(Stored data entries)
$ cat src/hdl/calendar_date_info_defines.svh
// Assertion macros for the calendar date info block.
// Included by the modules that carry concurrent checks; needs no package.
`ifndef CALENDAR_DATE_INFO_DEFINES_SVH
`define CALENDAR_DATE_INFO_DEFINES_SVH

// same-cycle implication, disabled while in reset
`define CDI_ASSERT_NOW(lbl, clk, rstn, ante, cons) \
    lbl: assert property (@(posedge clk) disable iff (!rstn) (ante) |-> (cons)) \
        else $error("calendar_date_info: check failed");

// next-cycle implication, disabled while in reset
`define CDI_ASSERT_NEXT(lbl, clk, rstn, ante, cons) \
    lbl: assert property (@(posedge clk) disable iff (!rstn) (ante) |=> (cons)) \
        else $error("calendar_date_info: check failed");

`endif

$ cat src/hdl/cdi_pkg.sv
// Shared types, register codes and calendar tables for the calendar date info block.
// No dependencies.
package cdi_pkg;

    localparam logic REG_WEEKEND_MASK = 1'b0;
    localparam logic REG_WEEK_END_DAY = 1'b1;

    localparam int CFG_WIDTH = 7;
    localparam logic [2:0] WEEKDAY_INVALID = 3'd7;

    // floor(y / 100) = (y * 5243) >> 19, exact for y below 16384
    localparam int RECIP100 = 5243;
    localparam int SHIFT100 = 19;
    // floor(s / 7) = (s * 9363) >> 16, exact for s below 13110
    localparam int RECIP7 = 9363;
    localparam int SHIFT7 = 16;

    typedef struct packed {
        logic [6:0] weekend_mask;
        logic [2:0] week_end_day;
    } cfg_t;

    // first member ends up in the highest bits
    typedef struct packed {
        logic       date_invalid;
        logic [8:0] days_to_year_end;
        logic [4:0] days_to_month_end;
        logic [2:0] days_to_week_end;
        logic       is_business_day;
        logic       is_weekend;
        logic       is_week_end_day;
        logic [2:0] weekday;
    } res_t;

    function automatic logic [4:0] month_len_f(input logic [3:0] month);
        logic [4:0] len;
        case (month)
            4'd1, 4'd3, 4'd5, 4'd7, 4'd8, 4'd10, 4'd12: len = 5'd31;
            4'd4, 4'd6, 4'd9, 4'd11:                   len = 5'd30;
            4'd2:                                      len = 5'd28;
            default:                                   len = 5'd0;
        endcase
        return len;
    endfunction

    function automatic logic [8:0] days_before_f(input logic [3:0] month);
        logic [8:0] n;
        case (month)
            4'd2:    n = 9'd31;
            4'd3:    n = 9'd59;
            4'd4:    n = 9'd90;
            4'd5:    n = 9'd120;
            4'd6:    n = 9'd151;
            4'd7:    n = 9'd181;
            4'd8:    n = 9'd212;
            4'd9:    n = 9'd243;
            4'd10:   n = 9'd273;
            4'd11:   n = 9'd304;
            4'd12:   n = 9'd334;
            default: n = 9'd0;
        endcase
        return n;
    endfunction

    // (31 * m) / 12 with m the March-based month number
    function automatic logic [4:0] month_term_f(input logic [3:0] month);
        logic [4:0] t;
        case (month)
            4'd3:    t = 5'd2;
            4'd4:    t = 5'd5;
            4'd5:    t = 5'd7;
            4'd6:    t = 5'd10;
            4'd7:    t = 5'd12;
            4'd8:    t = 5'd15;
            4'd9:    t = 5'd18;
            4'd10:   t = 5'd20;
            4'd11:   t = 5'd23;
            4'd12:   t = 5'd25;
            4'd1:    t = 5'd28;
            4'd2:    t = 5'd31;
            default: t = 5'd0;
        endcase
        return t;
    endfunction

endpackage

* * *

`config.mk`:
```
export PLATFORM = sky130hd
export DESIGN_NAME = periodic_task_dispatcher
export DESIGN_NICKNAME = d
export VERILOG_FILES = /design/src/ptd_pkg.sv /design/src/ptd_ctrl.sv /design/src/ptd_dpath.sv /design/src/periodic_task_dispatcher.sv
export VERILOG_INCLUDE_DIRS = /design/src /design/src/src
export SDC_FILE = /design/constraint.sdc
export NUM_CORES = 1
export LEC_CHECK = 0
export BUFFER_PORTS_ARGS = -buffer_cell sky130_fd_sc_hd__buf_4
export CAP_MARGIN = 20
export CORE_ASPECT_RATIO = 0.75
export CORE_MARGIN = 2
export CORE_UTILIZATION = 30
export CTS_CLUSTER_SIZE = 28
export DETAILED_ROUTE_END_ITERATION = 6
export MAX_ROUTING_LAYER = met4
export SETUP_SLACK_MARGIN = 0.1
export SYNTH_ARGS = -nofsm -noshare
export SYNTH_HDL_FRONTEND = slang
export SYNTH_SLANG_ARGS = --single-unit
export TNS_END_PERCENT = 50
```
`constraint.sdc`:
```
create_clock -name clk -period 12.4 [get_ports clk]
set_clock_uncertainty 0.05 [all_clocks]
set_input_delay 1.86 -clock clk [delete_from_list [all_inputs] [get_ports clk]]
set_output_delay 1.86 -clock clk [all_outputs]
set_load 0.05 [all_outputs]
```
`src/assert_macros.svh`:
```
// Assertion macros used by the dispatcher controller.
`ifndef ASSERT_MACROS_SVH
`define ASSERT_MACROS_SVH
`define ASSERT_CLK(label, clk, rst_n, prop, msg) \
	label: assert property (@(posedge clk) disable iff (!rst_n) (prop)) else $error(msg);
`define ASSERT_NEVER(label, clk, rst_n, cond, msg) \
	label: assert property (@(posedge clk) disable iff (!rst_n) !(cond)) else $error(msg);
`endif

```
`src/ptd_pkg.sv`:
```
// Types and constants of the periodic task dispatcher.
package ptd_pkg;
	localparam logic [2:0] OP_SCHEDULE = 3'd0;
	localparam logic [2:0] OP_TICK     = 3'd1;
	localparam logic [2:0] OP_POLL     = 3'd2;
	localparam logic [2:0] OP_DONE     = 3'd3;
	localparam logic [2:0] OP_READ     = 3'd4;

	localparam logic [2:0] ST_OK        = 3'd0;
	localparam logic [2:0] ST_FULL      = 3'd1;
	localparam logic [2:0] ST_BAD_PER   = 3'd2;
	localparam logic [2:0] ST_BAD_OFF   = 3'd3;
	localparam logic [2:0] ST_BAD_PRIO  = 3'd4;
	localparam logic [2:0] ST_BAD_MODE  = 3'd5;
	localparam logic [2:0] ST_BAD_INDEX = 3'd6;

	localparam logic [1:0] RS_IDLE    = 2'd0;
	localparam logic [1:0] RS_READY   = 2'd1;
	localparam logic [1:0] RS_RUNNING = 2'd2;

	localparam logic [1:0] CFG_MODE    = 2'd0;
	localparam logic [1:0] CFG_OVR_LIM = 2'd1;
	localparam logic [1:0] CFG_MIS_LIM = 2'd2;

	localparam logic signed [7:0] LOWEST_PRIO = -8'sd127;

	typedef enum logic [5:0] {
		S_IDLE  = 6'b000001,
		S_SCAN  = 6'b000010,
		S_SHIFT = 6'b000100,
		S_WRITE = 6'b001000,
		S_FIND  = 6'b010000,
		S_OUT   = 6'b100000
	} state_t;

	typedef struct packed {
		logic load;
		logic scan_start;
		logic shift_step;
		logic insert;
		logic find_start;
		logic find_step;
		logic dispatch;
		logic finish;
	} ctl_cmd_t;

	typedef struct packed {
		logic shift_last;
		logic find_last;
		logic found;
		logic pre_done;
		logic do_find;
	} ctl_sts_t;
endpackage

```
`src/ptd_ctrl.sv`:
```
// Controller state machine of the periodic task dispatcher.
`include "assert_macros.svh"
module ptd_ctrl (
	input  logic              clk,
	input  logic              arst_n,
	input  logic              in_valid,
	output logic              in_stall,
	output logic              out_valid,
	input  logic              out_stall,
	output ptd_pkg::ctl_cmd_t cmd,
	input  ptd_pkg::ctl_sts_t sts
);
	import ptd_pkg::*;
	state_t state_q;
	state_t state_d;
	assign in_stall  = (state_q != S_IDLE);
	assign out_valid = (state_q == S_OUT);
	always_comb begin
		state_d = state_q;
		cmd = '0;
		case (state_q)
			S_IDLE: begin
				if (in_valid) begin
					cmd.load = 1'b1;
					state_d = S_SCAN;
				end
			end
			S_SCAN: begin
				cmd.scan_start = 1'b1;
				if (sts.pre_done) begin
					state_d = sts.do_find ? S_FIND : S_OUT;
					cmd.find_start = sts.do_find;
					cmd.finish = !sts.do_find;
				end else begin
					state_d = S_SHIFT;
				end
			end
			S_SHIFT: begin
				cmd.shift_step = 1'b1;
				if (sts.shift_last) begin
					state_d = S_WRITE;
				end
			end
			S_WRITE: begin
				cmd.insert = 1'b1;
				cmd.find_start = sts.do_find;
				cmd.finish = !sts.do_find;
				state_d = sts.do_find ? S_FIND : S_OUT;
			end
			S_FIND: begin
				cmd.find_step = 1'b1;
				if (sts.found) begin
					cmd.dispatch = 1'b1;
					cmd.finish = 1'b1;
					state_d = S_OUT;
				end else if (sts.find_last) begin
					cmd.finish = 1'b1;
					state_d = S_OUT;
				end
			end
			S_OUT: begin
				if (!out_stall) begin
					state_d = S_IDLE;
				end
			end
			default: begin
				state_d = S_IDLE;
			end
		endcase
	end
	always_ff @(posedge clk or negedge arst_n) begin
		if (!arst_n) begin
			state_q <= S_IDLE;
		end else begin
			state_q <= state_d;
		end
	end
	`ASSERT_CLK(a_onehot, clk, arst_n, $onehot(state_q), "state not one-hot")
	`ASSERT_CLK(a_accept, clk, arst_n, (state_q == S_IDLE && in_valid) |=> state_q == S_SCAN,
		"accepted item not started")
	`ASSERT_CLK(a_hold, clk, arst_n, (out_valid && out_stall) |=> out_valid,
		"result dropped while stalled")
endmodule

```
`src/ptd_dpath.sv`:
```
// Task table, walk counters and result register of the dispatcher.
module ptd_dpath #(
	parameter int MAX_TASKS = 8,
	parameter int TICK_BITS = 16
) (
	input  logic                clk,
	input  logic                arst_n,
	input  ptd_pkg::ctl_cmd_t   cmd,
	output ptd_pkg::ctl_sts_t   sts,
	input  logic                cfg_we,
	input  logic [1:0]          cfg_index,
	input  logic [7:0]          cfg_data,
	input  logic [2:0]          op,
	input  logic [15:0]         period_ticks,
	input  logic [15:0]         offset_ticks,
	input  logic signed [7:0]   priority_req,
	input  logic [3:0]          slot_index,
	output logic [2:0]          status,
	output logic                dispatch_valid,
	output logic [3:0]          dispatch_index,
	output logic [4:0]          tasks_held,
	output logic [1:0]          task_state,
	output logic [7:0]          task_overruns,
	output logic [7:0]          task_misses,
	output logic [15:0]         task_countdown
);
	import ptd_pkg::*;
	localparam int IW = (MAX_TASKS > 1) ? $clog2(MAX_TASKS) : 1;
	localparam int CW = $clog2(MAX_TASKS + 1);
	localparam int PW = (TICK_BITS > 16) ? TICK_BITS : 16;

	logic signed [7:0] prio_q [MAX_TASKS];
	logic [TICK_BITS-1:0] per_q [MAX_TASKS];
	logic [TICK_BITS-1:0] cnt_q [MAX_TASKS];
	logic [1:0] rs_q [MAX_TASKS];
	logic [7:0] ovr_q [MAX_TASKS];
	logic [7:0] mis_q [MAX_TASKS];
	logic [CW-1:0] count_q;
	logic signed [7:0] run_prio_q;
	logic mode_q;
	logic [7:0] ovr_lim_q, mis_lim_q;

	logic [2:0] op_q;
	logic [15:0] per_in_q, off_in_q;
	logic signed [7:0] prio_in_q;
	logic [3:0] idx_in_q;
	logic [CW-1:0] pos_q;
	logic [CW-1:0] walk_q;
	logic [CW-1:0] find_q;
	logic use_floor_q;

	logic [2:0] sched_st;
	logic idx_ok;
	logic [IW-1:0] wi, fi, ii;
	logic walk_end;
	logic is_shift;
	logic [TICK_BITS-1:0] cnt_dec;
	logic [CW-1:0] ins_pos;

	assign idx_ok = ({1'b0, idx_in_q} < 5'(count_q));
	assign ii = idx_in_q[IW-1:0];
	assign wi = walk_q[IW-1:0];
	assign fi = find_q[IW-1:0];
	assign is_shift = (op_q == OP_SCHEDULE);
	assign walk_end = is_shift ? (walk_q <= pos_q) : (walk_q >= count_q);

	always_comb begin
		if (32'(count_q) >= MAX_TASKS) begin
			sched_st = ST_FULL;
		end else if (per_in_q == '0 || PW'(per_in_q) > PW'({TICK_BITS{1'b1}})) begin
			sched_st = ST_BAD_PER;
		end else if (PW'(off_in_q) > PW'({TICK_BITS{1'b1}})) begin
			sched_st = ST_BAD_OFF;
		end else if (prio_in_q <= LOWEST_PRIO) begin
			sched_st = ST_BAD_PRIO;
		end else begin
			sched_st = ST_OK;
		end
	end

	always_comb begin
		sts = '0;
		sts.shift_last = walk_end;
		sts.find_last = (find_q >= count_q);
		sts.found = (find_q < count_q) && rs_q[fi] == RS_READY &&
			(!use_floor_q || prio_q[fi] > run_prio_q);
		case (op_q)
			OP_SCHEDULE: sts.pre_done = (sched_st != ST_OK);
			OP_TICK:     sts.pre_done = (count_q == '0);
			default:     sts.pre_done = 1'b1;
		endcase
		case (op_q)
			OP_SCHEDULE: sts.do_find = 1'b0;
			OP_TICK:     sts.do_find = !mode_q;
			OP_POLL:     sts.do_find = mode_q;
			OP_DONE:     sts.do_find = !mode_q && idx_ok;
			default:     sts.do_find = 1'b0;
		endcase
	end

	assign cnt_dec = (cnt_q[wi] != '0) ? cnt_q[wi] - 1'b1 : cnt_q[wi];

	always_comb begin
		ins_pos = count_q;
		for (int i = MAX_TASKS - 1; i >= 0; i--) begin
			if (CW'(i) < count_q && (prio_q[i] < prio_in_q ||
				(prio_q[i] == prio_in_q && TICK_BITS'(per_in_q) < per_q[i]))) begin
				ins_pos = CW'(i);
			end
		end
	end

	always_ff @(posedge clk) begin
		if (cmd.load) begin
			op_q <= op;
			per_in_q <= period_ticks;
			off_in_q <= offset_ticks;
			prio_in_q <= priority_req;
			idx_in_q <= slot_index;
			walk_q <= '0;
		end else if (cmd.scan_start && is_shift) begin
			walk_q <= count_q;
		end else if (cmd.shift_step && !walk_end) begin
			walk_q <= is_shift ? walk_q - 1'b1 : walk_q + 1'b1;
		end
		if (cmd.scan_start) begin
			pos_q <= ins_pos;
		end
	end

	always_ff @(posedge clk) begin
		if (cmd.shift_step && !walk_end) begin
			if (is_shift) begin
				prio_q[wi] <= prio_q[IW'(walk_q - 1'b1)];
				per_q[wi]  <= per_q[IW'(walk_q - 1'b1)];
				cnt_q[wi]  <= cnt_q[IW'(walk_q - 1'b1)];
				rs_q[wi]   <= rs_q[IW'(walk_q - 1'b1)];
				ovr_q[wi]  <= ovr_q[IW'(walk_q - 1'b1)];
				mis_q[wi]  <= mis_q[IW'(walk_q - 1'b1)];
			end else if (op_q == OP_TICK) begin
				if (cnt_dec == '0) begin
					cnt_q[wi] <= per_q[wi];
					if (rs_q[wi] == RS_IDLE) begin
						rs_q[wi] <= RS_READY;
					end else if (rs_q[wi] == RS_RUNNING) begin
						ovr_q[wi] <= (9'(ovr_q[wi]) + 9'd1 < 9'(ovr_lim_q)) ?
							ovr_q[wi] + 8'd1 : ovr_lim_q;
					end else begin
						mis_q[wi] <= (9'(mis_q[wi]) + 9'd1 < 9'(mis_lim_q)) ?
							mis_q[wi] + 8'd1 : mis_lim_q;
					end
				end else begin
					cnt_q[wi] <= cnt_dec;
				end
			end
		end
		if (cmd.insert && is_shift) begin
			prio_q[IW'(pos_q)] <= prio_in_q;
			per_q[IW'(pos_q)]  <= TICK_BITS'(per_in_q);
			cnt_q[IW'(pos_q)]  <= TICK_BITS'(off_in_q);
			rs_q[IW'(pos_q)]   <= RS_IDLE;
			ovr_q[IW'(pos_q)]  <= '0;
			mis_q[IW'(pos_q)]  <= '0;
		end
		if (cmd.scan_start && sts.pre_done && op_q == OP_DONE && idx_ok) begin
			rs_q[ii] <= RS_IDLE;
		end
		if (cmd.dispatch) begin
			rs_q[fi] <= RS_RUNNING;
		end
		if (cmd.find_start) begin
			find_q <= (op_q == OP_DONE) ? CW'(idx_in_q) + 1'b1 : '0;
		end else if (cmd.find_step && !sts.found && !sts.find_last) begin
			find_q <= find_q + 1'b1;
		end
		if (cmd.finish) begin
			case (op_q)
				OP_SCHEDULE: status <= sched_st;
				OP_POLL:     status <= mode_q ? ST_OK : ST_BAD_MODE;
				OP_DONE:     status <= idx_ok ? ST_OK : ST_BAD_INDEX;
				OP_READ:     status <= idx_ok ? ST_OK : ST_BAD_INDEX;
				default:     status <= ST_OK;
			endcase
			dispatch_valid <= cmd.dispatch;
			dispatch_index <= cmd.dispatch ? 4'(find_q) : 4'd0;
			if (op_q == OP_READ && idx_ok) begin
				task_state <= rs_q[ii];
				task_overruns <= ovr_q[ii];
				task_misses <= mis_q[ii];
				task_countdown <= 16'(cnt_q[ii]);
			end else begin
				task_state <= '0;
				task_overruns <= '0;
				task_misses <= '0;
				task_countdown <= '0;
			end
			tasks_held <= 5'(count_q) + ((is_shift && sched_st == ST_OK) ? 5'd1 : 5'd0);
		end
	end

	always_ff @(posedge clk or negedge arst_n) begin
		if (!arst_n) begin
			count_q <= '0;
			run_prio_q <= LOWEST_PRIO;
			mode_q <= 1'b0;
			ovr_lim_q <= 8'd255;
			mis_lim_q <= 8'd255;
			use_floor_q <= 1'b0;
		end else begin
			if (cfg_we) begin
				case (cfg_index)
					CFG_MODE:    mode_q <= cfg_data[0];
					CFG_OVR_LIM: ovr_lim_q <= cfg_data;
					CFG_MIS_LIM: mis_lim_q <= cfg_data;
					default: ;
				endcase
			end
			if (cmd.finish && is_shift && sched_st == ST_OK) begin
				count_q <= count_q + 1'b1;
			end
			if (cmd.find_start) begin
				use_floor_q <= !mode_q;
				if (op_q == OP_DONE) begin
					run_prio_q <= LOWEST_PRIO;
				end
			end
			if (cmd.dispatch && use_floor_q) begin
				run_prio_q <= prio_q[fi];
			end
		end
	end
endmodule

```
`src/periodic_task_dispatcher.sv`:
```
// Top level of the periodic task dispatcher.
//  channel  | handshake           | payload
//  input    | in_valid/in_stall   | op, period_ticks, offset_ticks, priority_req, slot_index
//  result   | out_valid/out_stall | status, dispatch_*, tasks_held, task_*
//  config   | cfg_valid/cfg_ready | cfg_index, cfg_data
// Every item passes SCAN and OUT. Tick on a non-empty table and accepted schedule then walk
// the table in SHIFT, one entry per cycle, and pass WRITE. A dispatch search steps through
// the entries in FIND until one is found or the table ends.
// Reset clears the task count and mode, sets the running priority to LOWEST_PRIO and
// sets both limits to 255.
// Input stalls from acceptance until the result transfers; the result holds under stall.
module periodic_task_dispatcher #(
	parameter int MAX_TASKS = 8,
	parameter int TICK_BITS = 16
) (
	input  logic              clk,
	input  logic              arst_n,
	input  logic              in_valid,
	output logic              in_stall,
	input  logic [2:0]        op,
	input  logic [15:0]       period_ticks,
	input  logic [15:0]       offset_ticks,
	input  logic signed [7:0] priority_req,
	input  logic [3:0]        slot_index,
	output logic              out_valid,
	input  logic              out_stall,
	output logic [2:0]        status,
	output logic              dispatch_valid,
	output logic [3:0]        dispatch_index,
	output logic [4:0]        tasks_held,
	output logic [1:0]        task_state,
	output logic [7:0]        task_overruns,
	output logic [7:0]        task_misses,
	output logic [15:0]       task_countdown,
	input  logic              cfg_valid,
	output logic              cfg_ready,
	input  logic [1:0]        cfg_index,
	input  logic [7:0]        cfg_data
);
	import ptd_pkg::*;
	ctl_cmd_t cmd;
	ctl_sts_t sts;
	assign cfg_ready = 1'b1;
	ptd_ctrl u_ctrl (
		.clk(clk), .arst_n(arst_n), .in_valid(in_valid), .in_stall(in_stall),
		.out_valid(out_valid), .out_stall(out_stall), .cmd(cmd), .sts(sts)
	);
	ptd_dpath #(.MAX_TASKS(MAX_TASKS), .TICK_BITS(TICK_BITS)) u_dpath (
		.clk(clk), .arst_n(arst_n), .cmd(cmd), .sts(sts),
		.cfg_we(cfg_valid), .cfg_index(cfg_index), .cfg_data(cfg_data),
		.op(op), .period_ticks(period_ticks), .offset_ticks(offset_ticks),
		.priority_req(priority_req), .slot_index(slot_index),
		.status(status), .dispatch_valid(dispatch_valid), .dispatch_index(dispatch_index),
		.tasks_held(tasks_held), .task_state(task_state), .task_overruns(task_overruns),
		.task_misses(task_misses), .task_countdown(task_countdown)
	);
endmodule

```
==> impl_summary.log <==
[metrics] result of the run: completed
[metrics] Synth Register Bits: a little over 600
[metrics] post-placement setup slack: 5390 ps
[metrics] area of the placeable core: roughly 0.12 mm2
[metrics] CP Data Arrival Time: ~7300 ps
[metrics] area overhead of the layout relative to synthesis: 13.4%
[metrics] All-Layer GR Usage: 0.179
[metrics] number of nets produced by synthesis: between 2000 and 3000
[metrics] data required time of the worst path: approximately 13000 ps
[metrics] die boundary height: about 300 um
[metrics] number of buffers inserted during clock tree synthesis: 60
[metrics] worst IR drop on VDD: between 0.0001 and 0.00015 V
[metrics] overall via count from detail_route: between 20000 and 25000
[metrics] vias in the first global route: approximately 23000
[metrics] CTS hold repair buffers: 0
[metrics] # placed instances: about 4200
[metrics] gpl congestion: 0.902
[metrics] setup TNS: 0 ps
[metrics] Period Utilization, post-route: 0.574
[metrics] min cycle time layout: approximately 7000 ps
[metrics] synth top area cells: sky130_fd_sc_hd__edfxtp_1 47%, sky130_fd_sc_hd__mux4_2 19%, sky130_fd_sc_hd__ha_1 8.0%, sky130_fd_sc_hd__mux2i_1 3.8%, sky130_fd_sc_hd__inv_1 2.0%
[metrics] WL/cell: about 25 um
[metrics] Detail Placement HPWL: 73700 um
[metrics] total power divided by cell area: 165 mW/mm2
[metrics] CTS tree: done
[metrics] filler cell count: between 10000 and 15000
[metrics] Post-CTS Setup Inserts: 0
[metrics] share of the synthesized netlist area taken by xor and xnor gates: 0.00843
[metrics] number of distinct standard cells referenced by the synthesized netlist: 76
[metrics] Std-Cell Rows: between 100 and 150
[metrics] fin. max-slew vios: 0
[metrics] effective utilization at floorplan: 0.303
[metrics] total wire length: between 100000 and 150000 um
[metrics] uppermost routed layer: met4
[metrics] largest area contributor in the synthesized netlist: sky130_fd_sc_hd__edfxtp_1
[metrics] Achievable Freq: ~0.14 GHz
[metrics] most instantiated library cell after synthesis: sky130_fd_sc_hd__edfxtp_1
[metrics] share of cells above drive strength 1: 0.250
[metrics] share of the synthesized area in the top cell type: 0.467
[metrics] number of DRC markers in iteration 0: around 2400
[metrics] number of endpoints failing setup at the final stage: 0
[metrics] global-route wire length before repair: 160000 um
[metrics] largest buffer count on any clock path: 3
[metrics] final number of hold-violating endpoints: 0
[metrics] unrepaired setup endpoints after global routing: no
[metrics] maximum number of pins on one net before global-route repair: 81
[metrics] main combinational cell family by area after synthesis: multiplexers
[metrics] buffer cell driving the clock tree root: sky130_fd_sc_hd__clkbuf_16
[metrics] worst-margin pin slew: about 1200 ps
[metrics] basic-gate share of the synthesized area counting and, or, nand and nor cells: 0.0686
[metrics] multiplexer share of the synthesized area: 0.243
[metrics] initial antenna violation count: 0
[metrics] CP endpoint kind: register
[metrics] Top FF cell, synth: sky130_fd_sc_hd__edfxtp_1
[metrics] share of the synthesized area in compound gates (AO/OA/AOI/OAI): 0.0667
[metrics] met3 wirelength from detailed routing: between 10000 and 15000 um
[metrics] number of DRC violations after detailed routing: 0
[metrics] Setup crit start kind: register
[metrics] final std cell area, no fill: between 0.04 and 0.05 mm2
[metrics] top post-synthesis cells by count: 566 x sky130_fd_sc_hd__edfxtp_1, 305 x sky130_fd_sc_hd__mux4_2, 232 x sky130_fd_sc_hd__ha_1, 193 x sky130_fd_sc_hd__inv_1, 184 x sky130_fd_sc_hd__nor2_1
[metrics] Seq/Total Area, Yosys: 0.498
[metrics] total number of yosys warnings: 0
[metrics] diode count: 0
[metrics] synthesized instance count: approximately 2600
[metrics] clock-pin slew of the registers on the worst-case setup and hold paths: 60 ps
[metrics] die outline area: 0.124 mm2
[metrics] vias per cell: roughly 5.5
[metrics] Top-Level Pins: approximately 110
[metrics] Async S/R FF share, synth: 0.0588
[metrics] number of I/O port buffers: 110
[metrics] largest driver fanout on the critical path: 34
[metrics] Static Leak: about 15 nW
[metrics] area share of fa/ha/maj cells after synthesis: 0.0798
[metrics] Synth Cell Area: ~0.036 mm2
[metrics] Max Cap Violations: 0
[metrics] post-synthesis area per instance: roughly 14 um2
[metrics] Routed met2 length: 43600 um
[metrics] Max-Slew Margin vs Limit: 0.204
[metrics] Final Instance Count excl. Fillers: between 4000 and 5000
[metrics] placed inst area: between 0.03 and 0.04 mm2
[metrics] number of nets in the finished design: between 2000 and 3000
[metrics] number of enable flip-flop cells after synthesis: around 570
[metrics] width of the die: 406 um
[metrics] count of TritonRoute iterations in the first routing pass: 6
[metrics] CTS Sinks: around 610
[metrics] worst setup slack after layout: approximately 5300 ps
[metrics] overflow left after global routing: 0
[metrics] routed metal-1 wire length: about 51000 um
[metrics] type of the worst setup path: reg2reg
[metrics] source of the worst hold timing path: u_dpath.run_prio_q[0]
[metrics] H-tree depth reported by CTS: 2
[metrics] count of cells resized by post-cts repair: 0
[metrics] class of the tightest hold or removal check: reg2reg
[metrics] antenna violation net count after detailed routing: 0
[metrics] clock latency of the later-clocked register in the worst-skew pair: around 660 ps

TASK DETAILS
All lines in the records with the string "while" should be copied out.

EXERCISE OUTPUT
// same-cycle implication, disabled while in reset
// next-cycle implication, disabled while in reset
		"result dropped while stalled")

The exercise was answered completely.